* What is being asked *
Each record must appear in your answer exactly as it does below.

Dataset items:

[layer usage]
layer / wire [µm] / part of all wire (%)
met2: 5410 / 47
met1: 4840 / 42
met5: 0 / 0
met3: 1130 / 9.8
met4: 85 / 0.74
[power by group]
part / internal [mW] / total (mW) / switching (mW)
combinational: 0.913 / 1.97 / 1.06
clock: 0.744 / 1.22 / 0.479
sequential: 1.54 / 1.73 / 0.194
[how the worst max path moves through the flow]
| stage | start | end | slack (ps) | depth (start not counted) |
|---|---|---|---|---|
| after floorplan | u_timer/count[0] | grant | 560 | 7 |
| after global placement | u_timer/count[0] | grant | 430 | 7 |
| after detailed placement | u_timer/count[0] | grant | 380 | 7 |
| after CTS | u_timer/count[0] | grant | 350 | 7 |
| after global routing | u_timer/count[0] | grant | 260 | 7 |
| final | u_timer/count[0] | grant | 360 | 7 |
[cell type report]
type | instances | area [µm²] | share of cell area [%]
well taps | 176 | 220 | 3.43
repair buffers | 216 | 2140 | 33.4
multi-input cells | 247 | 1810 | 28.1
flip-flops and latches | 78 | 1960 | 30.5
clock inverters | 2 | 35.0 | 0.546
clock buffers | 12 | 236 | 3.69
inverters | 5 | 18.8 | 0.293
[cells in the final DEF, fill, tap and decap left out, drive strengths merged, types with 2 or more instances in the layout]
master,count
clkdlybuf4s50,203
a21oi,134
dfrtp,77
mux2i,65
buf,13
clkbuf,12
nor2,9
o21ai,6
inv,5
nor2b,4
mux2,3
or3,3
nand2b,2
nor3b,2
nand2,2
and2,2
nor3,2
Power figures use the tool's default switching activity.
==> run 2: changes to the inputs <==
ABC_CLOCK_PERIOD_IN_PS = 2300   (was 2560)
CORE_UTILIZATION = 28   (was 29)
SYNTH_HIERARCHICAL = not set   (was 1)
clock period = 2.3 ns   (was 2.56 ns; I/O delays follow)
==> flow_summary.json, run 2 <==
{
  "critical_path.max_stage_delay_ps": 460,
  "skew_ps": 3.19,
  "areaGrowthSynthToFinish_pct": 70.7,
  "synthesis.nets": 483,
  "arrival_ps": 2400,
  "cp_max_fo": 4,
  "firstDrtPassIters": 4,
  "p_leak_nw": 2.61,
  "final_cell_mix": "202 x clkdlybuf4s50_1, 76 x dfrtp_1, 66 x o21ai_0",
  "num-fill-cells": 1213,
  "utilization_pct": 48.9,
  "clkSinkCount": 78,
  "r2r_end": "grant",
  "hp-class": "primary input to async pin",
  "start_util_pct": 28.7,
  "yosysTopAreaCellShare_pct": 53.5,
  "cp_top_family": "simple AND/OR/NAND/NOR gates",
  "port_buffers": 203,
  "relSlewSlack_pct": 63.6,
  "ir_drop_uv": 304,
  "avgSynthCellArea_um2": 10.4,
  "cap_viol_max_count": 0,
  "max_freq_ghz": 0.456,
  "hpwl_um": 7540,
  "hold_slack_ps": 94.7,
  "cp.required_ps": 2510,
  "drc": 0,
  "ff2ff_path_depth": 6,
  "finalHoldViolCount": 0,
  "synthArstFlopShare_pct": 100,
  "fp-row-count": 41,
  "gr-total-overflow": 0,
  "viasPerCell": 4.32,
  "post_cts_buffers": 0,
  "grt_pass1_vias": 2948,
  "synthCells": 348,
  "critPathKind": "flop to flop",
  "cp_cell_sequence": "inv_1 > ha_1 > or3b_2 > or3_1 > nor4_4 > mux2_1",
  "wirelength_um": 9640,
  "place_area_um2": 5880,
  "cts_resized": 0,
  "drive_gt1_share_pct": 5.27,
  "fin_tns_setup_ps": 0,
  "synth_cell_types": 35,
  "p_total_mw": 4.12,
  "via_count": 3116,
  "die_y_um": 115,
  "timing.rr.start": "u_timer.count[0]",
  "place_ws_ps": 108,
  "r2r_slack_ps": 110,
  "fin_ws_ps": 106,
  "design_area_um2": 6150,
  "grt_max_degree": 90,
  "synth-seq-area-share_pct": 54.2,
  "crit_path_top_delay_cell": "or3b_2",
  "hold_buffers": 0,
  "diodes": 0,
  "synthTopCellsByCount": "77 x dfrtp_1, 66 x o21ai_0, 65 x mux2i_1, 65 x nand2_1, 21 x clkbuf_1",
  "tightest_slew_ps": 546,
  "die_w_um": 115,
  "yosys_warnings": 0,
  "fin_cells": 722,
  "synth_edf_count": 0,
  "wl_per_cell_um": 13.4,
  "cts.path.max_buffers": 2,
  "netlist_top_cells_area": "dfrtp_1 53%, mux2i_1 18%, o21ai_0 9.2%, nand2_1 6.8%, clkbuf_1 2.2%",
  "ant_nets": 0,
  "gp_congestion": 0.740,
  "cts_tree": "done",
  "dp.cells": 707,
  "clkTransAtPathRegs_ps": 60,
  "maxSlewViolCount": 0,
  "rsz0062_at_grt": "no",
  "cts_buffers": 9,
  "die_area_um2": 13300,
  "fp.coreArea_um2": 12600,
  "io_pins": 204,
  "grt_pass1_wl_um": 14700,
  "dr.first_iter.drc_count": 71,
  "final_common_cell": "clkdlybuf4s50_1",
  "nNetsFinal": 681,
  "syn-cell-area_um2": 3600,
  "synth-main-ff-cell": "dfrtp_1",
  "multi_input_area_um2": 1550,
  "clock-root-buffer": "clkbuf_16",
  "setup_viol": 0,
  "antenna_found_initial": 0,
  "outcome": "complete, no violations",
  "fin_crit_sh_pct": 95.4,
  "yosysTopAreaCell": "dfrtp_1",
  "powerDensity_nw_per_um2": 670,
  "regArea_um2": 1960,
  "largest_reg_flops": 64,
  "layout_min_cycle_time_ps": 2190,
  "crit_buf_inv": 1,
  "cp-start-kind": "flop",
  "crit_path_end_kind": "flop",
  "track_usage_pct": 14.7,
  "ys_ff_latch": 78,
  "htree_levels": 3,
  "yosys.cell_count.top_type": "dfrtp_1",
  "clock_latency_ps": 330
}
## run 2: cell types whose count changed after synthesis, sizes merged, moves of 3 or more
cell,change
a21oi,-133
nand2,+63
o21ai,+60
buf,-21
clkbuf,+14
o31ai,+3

* Task output *
[layer usage]
layer / wire [µm] / part of all wire (%)
met2: 5410 / 47
met1: 4840 / 42
met5: 0 / 0
met3: 1130 / 9.8
met4: 85 / 0.74
[power by group]
part / internal [mW] / total (mW) / switching (mW)
combinational: 0.913 / 1.97 / 1.06
clock: 0.744 / 1.22 / 0.479
sequential: 1.54 / 1.73 / 0.194
[how the worst max path moves through the flow]
| stage | start | end | slack (ps) | depth (start not counted) |
|---|---|---|---|---|
| after floorplan | u_timer/count[0] | grant | 560 | 7 |
| after global placement | u_timer/count[0] | grant | 430 | 7 |
| after detailed placement | u_timer/count[0] | grant | 380 | 7 |
| after CTS | u_timer/count[0] | grant | 350 | 7 |
| after global routing | u_timer/count[0] | grant | 260 | 7 |
| final | u_timer/count[0] | grant | 360 | 7 |
[cell type report]
type | instances | area [µm²] | share of cell area [%]
well taps | 176 | 220 | 3.43
repair buffers | 216 | 2140 | 33.4
multi-input cells | 247 | 1810 | 28.1
flip-flops and latches | 78 | 1960 | 30.5
clock inverters | 2 | 35.0 | 0.546
clock buffers | 12 | 236 | 3.69
inverters | 5 | 18.8 | 0.293
[cells in the final DEF, fill, tap and decap left out, drive strengths merged, types with 2 or more instances in the layout]
master,count
clkdlybuf4s50,203
a21oi,134
dfrtp,77
mux2i,65
buf,13
clkbuf,12
nor2,9
o21ai,6
inv,5
nor2b,4
mux2,3
or3,3
nand2b,2
nor3b,2
nand2,2
and2,2
nor3,2
Power figures use the tool's default switching activity.
==> run 2: changes to the inputs <==
ABC_CLOCK_PERIOD_IN_PS = 2300   (was 2560)
CORE_UTILIZATION = 28   (was 29)
SYNTH_HIERARCHICAL = not set   (was 1)
clock period = 2.3 ns   (was 2.56 ns; I/O delays follow)
==> flow_summary.json, run 2 <==
{
  "critical_path.max_stage_delay_ps": 460,
  "skew_ps": 3.19,
  "areaGrowthSynthToFinish_pct": 70.7,
  "synthesis.nets": 483,
  "arrival_ps": 2400,
  "cp_max_fo": 4,
  "firstDrtPassIters": 4,
  "p_leak_nw": 2.61,
  "final_cell_mix": "202 x clkdlybuf4s50_1, 76 x dfrtp_1, 66 x o21ai_0",
  "num-fill-cells": 1213,
  "utilization_pct": 48.9,
  "clkSinkCount": 78,
  "r2r_end": "grant",
  "hp-class": "primary input to async pin",
  "start_util_pct": 28.7,
  "yosysTopAreaCellShare_pct": 53.5,
  "cp_top_family": "simple AND/OR/NAND/NOR gates",
  "port_buffers": 203,
  "relSlewSlack_pct": 63.6,
  "ir_drop_uv": 304,
  "avgSynthCellArea_um2": 10.4,
  "cap_viol_max_count": 0,
  "max_freq_ghz": 0.456,
  "hpwl_um": 7540,
  "hold_slack_ps": 94.7,
  "cp.required_ps": 2510,
  "drc": 0,
  "ff2ff_path_depth": 6,
  "finalHoldViolCount": 0,
  "synthArstFlopShare_pct": 100,
  "fp-row-count": 41,
  "gr-total-overflow": 0,
  "viasPerCell": 4.32,
  "post_cts_buffers": 0,
  "grt_pass1_vias": 2948,
  "synthCells": 348,
  "critPathKind": "flop to flop",
  "cp_cell_sequence": "inv_1 > ha_1 > or3b_2 > or3_1 > nor4_4 > mux2_1",
  "wirelength_um": 9640,
  "place_area_um2": 5880,
  "cts_resized": 0,
  "drive_gt1_share_pct": 5.27,
  "fin_tns_setup_ps": 0,
  "synth_cell_types": 35,
  "p_total_mw": 4.12,
  "via_count": 3116,
  "die_y_um": 115,
  "timing.rr.start": "u_timer.count[0]",
  "place_ws_ps": 108,
  "r2r_slack_ps": 110,
  "fin_ws_ps": 106,
  "design_area_um2": 6150,
  "grt_max_degree": 90,
  "synth-seq-area-share_pct": 54.2,
  "crit_path_top_delay_cell": "or3b_2",
  "hold_buffers": 0,
  "diodes": 0,
  "synthTopCellsByCount": "77 x dfrtp_1, 66 x o21ai_0, 65 x mux2i_1, 65 x nand2_1, 21 x clkbuf_1",
  "tightest_slew_ps": 546,
  "die_w_um": 115,
  "yosys_warnings": 0,
  "fin_cells": 722,
  "synth_edf_count": 0,
  "wl_per_cell_um": 13.4,
  "cts.path.max_buffers": 2,
  "netlist_top_cells_area": "dfrtp_1 53%, mux2i_1 18%, o21ai_0 9.2%, nand2_1 6.8%, clkbuf_1 2.2%",
  "ant_nets": 0,
  "gp_congestion": 0.740,
  "cts_tree": "done",
  "dp.cells": 707,
  "clkTransAtPathRegs_ps": 60,
  "maxSlewViolCount": 0,
  "rsz0062_at_grt": "no",
  "cts_buffers": 9,
  "die_area_um2": 13300,
  "fp.coreArea_um2": 12600,
  "io_pins": 204,
  "grt_pass1_wl_um": 14700,
  "dr.first_iter.drc_count": 71,
  "final_common_cell": "clkdlybuf4s50_1",
  "nNetsFinal": 681,
  "syn-cell-area_um2": 3600,
  "synth-main-ff-cell": "dfrtp_1",
  "multi_input_area_um2": 1550,
  "clock-root-buffer": "clkbuf_16",
  "setup_viol": 0,
  "antenna_found_initial": 0,
  "outcome": "complete, no violations",
  "fin_crit_sh_pct": 95.4,
  "yosysTopAreaCell": "dfrtp_1",
  "powerDensity_nw_per_um2": 670,
  "regArea_um2": 1960,
  "largest_reg_flops": 64,
  "layout_min_cycle_time_ps": 2190,
  "crit_buf_inv": 1,
  "cp-start-kind": "flop",
  "crit_path_end_kind": "flop",
  "track_usage_pct": 14.7,
  "ys_ff_latch": 78,
  "htree_levels": 3,
  "yosys.cell_count.top_type": "dfrtp_1",
  "clock_latency_ps": 330
}
## run 2: cell types whose count changed after synthesis, sizes merged, moves of 3 or more
cell,change
a21oi,-133
nand2,+63
o21ai,+60
buf,-21
clkbuf,+14
o31ai,+3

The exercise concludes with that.